Go through the listing below from the line containing "DFF | 1 | 0.37 |" to its last line, retyping each line exactly and nothing else.

»»

File: src/design/pse_ram.sv
module pse_ram #(
    parameter int WIDTH = 32,
    parameter int DEPTH = 128
) (
    input  logic                     clk,
    input  logic                     we,
    input  logic [$clog2(DEPTH)-1:0] waddr,
    input  logic [WIDTH-1:0]         wdata,
    input  logic [$clog2(DEPTH)-1:0] raddr,
    output logic [WIDTH-1:0]         rdata
);

    logic [WIDTH-1:0] mem [DEPTH];

    always_ff @(posedge clk)
    begin
        if (we)
        begin
            mem[waddr] <= wdata;
        end
        rdata <= mem[raddr];
    end

endmodule

File: config.mk
export PLATFORM = sky130hd
export DESIGN_NAME = pse_ram
export DESIGN_NICKNAME = d
export VERILOG_FILES = /design/src/design/pse_ram.sv
export SDC_FILE = /design/constraint.sdc
export NUM_CORES = 2
export LEC_CHECK = 0
export BUFFER_PORTS_ARGS = -buffer_cell sky130_fd_sc_hd__clkbuf_2
export CAP_MARGIN = 10
export CORE_MARGIN = 4
export CORE_UTILIZATION = 46
export DETAILED_ROUTE_END_ITERATION = 10
export PLACE_DENSITY = 0.69
export RECOVER_POWER = 50
export SYNTH_ARGS = -nofsm -noshare
export SYNTH_HDL_FRONTEND = slang
export SYNTH_SLANG_ARGS = --single-unit
File: constraint.sdc
create_clock -name clk -period 5.2 [get_ports clk]
set_input_delay 0.78 -clock clk [delete_from_list [all_inputs] [get_ports clk]]
set_output_delay 0.78 -clock clk [all_outputs]
set_load 0.005 [all_outputs]
# [Word level (Yosys, flattened, before mapping)]
# Memory sizes are Yosys's and may differ from the RTL's. A register that Yosys moved wholly into a read port is not among the register bits.
# Cells that the tools add are included.
[totals] ff_bits=0 ramBits=4096 mem_count=1
[classes] muxes=2
[memory_table] memory="mem" words=128 word_bits=32 rd=1 rd_ports_with_merged_regs=1 write_ports=1 line_no="13" text="logic [WIDTH-1:0] mem [DEPTH];"
[op_table] cell="1-bit two-way mux" n=2

# [Logic depth before layout (Yosys ltp)]
[depth] word_depth=2 ltp_mapped=8 ltp_nobuf=4

# [Least setup slack after synthesis]
# Ideal clock, no wire load.
[synth_timing] path_kind="input -> register" start="input port we" end="memory mem[98][0], enable pin" setup_ns=0.461 t_arrival_ns=3.558 t_required_ns=4.739 path_slack_ns=1.181 cell_stages=3 n_path_buf=1 cell_sequence="clkbuf_1 -> nand4_1 -> nor3_1"
[synth_via] elab_chain_cells=2
[synth_lines] element="from (decl)" line_no="6" text="input logic we,"
[synth_lines] element="1-bit two-way mux" line_no="17" text="if (we)"
[synth_lines] element="1-bit two-way mux (implied by the code)" line_no="19" text="mem[waddr] <= wdata;"
[synth_lines] element="to (decl)" line_no="13"
# Every way passes these cells.

# [Worst setup path after layout]
[layout_timing] start="input port wdata[2]" end="memory mem[13][2], data pin"
[layout_lines] element="from (decl)" line_no="8" text="input logic [WIDTH-1:0] wdata,"
# No word-level cell before the write port.

==> key figures <==
Run status
  • Status: finished, violations left
  • Failing checks: antenna rules, capacitance limit, slew limit

Placed design
  • IO Port Bufs: 79
  • Placed inst area: 165000 sq um
  • Place WS: 0.838 ns
  • Global placer's final weighted congestion: around 0.87
  • Final HPWL DP: 231000 um

Route
  • Detailed Routing Iterations Pass 1: 5
  • Detail Route met3 WL: 48800 um
  • Wl on met1: approximately 150000 um
  • DR top layer: met5
  • Post-Route WL: 411000 um
  • Routed Antenna Nets: 1
  • Via/cell ratio: 6.34
  • WL per Instance: 36.1 um
  • Via count: 72200
  • Iter 0 DRT Violations: ~12000
  • Met2 wire len: between 150000 and 200000 um
  • Detailed-route DRC error count: 0

Setup path
  • Critical Path Start Type: primary input
  • Crit-path most repeated cell: clkbuf_1
  • CP Cell Sequence: clkbuf_1 -> clkbuf_1
  • Nature of the critical path endpoint: flop
  • Slowest stage cell on the critical path: clkbuf_1
  • Worst Path Arrival: roughly 4.4 ns
  • Crit path required time: around 5.4 ns
  • Worst Setup Path Type: primary input to flop
  • CP peak stage delay: 2.51 ns
  • Worst Path Buf+Inv: 2
  • Crit path max fanout: 67
  • Family with the most delay on the worst path: buffers and inverters

Timing
  • Max_slew headroom: -173%
  • Measured slew at the worst slew-check pin: 4.09 ns
  • Tcrit/Tclk final: 80.0%
  • Final min period: 4.16 ns
  • Final Hold Viols: 0
  • Setup ws final: 1.04 ns
  • Max Slew Vio Count: 2480
  • Peak Freq: 240 MHz
  • Final setup viols: 0
  • Clk_skew: 0.0691 ns
  • TNS Setup: 0 ns
  • RSZ-0062 raised after global routing: false

Global routing
  • Largest net degree at the start of global routing: 95
  • Initial antenna violation count: 64
  • Total track usage: a little under a quarter
  • Vias in the first global route: around 72000
  • Total grt overflow: 0
  • Global-route wire length before repair: 576000 um

Clocking
  • Post-CTS Hold Buffers: 0
  • Post-CTS Resized: 0
  • H-tree Lvls: 5
  • Clock sinks: 4128
  • Clock Path Buffers: 4
  • Clk root buf: clkbuf_16
  • Clk Latency, worst-skew pair: between 0.9 and 1 ns
  • Clock transition at the registers of the reported paths: 0.06 ns
  • CTS tree: done
  • TritonCTS buffer count: 406
  • Setup Fix Bufs, Post-CTS: 0

Die
  • Die Wd: 591 um
  • Row count: 213
  • Die area: roughly 350000 sq um
  • Starting Density: 46.3%
  • Core area: 337000 sq um
  • Height of the die: 591 um
  • Ports: 80

Yosys
  • Ys flop type: edfxtp_1
  • Yosys top cell by area: edfxtp_1
  • Number of synthesized flops with an enable pin: 4096
  • Synth warn: 0
  • Register area share after synthesis: roughly 79%
  • Avg Inst Size Synth: about 26 sq um
  • Ys async rst share: 0%
  • Most common cell in the netlist: edfxtp_1
  • Yosys reg bits: 4128
  • Top cell type's share of synthesized area: 78.7%
  • Mapped Cells: between 5000 and 6000
  • Yosys cell types: 17
  • Post-Syn Area: 156000 sq um
  • Dominant cells by area after synthesis: edfxtp_1, mux4_2, clkbuf_1
  • Syn_nets: 6038
  • Synth cell count leaders: edfxtp_1, mux4_2, clkbuf_1

Pwr
  • Clk pwr share: 41.9%
  • Static Leak: ~54 nW
  • Total Power: 69.7 mW
  • Pwr Density: 391 nW/um^2
  • Psw: 14.8 mW
  • Sw Ratio: 21.3%
  • Gate power share: 5.1%
  • Int Power: 54.9 mW
  • Reg power frac: 53.0%
  • Worst IR Drop VDD: 349 uV

Cells and area
  • Area Growth Syn to Fin: 14.2%
  • Fin util: between 50% and 60%
  • Final net count: roughly 6500
  • Final instance area: about 180000 sq um
  • Layout fillers: 24800
  • Share of cells above drive strength 1: 35.7%

Worst hold path
  • Hold/Removal Path Class: primary input to flop

Flow run
  • Max Cap Viol: 40
## power groups by stage
stage / sequential, mW / combinational [mW] / clock [mW]
after floorplan: 37.5 / 1.77 / 0
after global placement: 37.6 / 3.50 / 0
after detailed placement: 37.6 / 3.56 / 0
after CTS: 36.9 / 3.57 / 29.5
after global routing: 36.9 / 3.68 / 31.0
final: 37.0 / 3.55 / 29.2
## cell usage in the layout, fill, tap and decap left out, drive strengths merged
cell type,synthesis,routed
nand2b,2,2
nor2,122,122
mux2,32,32
clkinv,0,175
dfxtp,32,32
mux4,1344,1344
diode,0,54
nand2,14,14
nor3,9,9
edfxtp,4096,4096
nand4,3,3
clkinvlp,0,9
nand3,12,12
inv,0,12
bufinv,0,40
or3,1,1
clkbuf,182,602
nor2b,7,7
buf,134,308
## cell families after synthesis
family	after synthesis	share of synthesized area, %
mux	1376	19.6
buf+inv	316	0.839
simple gates	170	0.446
flops	4128	79.1
## layer usage
layer | vias to the layer above | global-route usage (%)
li1 | 27400 | -
met1 | 39300 | 33.6
met2 | 4848 | 36.0
met3 | 681 | 5.13
met4 | 16 | 8.91
met5 | - | 0
## layout make-up
cell class | count | area, sq um | area share (%)
Timing Repair Buffer | 393 | 3500 | 1.96
Tap cell | 4515 | 5650 | 3.17
Clock inverter | 236 | 2540 | 1.42
Multi-Input combinational cell | 1546 | 32200 | 18.1
Sequential cell | 4128 | 124000 | 69.3
Clock buffer | 517 | 10800 | 6.03
Antenna cell | 54 | 135 | 0.0757
## worst register-to-register path: cells and delay by family, from the launching register on
| kind | cells | cell delay, ns |
|---|---|---|
| DFF | 1 | 0.37 |
| muxes | 4 | 2.24 |
## path summary, 6_finish.rpt
kind | cells past startpoint | endpoint | from | slack (ns)
worst min register to register | 4 | rdata[3]$_DFF_P_ | mem[97][3]$_DFFE_PP_ | 1.13
worst max-delay path | 2 | mem[13][2]$_DFFE_PP_ | wdata[2] | 1.04
worst min-delay path | 1 | mem[80][28]$_DFFE_PP_ | wdata[28] | 0.50
worst max register to register | 4 | rdata[9]$_DFF_P_ | mem[123][9]$_DFFE_PP_ | 2.49
## through the flow
stage / hold slack, ns / cells
final: 0.501 / 11400
after global routing: 0.539 / 11400
after CTS: 0.182 / 11300
after global placement: 1.10 / 10600
after floorplan: 0.879 / 5990
after detailed placement: 1.12 / 10600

««

FINAL ANSWER
| DFF | 1 | 0.37 |
| muxes | 4 | 2.24 |
## path summary, 6_finish.rpt
kind | cells past startpoint | endpoint | from | slack (ns)
worst min register to register | 4 | rdata[3]$_DFF_P_ | mem[97][3]$_DFFE_PP_ | 1.13
worst max-delay path | 2 | mem[13][2]$_DFFE_PP_ | wdata[2] | 1.04
worst min-delay path | 1 | mem[80][28]$_DFFE_PP_ | wdata[28] | 0.50
worst max register to register | 4 | rdata[9]$_DFF_P_ | mem[123][9]$_DFFE_PP_ | 2.49
## through the flow
stage / hold slack, ns / cells
final: 0.501 / 11400
after global routing: 0.539 / 11400
after CTS: 0.182 / 11300
after global placement: 1.10 / 10600
after floorplan: 0.879 / 5990
after detailed placement: 1.12 / 10600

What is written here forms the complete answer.